Latest revision as of 20:08, 27 October 2016

Problem

In the figure, $\angle A$, $\angle B$, and $\angle C$ are right angles. If $\angle AEB = 40^\circ$ and $\angle BED = \angle BDE$, then $\angle CDE =$

[asy] dot((0,0)); label("$E$",(0,0),SW); dot(dir(85)); label("$A$",dir(85),NW); dot((4,0)); label("$D$",(4,0),SE); dot((4.05677,0.648898)); label("$C$",(4.05677,0.648898),NE); draw((0,0)--dir(85)--(4.05677,0.648898)--(4,0)--cycle);  dot((2,2)); label("$B$",(2,2),N); draw((0,0)--(2,2)--(4,0)); pair [] x = intersectionpoints((0,0)--(2,2)--(4,0),dir(85)--(4.05677,0.648898)); dot(x[0]); dot(x[1]); label("$F$",x[0],SE); label("$G$",x[1],SW); [/asy]

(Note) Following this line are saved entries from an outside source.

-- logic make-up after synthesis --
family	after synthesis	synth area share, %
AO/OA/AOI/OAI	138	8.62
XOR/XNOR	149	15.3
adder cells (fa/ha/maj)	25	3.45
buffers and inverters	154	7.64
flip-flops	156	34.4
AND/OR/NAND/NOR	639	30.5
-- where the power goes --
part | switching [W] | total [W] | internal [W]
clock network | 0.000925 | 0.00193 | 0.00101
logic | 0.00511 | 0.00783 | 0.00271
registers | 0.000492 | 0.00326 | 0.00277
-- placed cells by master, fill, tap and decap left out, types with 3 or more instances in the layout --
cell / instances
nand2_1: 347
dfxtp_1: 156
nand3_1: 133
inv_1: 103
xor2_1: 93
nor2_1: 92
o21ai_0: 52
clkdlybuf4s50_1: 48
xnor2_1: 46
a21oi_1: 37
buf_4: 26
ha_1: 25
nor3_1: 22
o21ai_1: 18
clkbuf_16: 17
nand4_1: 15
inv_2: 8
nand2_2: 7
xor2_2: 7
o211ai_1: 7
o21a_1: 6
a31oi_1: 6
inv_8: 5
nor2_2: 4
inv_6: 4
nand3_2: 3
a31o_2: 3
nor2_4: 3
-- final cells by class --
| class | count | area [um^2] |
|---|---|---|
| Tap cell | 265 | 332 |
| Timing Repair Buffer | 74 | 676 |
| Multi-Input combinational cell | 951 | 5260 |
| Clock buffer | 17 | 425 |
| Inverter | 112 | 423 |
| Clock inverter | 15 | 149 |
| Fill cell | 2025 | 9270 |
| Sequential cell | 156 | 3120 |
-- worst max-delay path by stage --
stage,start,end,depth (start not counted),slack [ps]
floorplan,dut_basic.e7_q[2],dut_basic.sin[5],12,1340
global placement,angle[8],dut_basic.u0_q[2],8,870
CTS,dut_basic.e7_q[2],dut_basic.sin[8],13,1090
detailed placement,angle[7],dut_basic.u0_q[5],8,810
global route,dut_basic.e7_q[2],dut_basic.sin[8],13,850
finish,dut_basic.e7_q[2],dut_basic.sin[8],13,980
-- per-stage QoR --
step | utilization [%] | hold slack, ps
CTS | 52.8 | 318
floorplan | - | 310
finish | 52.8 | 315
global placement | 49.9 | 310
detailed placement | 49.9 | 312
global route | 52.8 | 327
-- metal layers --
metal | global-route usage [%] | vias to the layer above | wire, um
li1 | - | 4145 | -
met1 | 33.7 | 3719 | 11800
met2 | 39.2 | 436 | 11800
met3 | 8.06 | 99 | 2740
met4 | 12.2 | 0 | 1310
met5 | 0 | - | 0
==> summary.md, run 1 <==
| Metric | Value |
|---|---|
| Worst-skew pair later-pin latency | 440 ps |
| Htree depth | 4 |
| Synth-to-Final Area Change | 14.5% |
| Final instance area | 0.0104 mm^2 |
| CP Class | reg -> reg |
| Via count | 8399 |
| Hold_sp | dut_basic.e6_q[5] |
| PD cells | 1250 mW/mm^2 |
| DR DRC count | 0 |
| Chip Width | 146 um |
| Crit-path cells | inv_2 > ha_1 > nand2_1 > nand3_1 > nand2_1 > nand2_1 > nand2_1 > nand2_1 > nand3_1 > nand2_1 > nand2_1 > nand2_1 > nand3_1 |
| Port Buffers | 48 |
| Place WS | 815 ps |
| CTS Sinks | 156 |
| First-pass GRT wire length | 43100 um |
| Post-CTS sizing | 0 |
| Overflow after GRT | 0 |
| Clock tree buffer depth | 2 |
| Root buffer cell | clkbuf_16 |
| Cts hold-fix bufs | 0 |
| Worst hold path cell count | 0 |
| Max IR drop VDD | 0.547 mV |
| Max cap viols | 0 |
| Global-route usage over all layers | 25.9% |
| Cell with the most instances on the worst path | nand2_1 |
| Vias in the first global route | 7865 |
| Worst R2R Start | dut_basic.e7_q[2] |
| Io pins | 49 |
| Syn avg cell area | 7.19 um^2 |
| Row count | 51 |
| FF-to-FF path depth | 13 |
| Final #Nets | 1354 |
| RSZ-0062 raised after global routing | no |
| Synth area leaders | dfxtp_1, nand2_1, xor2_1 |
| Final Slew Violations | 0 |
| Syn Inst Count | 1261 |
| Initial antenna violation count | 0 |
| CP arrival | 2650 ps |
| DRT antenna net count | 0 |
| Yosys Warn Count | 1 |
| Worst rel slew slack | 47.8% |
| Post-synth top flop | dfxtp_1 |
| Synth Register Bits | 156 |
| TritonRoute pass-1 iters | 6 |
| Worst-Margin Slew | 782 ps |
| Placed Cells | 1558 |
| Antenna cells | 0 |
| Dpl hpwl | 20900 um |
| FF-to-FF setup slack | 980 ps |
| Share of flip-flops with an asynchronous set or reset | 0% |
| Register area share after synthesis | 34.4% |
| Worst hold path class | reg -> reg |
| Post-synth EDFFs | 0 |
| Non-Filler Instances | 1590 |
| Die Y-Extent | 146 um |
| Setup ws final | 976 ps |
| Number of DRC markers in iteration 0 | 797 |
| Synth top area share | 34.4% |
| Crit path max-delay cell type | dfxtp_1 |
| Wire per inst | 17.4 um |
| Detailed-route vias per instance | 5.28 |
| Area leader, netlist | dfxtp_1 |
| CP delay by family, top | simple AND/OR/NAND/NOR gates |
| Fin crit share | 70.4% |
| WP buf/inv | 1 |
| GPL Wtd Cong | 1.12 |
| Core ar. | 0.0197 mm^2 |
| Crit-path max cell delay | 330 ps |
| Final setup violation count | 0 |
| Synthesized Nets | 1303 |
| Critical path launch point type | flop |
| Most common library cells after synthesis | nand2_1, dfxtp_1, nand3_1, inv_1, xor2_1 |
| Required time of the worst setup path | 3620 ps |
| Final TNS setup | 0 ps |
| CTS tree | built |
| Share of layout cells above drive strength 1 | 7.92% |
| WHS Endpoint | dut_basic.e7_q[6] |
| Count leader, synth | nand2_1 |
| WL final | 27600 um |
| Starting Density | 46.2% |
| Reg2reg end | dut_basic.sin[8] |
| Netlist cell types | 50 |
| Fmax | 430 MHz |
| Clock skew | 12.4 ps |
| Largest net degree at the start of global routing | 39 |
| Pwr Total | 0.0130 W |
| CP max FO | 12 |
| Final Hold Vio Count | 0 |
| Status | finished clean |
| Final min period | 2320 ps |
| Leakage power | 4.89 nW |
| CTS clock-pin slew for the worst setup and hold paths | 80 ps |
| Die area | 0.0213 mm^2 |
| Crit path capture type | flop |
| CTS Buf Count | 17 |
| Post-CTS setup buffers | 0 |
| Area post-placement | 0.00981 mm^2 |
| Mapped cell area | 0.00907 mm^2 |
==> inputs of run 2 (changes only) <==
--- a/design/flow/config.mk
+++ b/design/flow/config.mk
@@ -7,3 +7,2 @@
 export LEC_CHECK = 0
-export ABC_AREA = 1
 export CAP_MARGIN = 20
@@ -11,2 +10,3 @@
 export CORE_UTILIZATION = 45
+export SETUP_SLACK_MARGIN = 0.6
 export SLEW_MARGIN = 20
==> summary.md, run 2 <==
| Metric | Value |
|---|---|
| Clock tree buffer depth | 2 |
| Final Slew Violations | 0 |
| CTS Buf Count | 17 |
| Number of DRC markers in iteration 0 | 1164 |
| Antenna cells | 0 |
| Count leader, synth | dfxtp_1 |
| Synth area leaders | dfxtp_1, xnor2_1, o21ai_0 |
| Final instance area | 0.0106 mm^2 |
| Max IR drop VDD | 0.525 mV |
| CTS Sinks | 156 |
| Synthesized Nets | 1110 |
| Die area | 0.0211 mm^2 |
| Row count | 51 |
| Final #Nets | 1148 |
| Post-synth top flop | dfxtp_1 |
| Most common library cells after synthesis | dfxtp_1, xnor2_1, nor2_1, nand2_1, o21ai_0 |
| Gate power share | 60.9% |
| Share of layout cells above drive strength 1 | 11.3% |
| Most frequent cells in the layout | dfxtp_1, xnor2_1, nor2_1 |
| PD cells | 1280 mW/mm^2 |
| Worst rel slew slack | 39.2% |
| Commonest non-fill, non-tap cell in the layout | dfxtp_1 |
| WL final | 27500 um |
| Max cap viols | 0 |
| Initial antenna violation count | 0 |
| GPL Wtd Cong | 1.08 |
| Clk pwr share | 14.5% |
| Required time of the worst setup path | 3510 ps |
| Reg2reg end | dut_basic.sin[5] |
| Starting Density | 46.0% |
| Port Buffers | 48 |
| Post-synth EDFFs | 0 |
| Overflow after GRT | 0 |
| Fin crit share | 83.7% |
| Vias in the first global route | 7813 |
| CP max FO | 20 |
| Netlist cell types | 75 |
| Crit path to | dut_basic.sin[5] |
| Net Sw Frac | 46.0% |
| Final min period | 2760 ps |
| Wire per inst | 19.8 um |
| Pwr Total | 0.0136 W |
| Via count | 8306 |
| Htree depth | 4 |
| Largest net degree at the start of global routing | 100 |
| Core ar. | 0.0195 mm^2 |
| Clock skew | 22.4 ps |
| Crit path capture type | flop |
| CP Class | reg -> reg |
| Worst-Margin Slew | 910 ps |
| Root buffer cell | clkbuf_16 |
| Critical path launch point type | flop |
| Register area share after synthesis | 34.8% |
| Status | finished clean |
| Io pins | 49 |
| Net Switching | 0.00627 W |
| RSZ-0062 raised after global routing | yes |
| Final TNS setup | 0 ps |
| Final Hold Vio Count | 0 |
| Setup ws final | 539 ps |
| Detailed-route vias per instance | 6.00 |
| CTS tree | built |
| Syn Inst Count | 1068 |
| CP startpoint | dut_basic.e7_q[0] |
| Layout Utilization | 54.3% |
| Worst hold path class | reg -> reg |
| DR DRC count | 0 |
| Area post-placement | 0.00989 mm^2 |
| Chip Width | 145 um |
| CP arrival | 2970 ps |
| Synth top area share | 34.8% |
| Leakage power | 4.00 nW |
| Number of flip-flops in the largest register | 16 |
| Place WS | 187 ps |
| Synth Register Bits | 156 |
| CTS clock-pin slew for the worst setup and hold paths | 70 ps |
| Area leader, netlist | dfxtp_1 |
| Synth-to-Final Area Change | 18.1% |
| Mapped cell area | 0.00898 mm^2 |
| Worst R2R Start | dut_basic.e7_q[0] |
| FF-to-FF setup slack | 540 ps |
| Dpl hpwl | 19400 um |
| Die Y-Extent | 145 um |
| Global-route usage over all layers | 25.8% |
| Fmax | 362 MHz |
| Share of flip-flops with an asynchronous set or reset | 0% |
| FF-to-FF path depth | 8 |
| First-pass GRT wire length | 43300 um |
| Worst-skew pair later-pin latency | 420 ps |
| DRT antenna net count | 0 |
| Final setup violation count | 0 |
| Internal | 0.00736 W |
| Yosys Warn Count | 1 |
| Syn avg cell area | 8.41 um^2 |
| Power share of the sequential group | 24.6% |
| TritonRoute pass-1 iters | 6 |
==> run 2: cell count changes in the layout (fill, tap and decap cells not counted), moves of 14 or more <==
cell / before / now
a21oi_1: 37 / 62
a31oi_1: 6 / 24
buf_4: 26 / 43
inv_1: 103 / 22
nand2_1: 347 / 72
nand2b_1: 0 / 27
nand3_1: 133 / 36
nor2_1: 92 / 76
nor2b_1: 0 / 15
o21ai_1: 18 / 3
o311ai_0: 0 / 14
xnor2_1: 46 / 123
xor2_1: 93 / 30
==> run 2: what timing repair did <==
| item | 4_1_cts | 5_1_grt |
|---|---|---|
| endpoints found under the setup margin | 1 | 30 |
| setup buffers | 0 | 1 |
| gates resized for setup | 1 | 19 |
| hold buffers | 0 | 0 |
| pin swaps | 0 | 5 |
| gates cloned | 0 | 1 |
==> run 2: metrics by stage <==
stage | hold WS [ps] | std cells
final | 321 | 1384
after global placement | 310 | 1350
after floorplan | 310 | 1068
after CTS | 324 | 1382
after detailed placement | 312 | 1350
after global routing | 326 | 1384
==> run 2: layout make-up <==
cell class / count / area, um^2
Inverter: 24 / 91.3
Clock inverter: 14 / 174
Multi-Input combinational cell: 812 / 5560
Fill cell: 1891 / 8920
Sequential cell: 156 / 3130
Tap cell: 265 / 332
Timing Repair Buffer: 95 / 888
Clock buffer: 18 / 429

$\text{(A)}\ 75^\circ \qquad \text{(B)}\ 80^\circ \qquad \text{(C)}\ 85^\circ \qquad \text{(D)}\ 90^\circ \qquad \text{(E)}\ 95^\circ$

Solution

Because $\angle BED=\angle BDE$, $\angle B=90^\circ$, and $\triangle BED$ is a triangle, we get: \[\angle B + \angle BED +\angle BDE=180\] \[90 +\angle BED +\angle BED=180\] \[2\angle BED=90\] \[\angle BED=\angle BDE=45^\circ\]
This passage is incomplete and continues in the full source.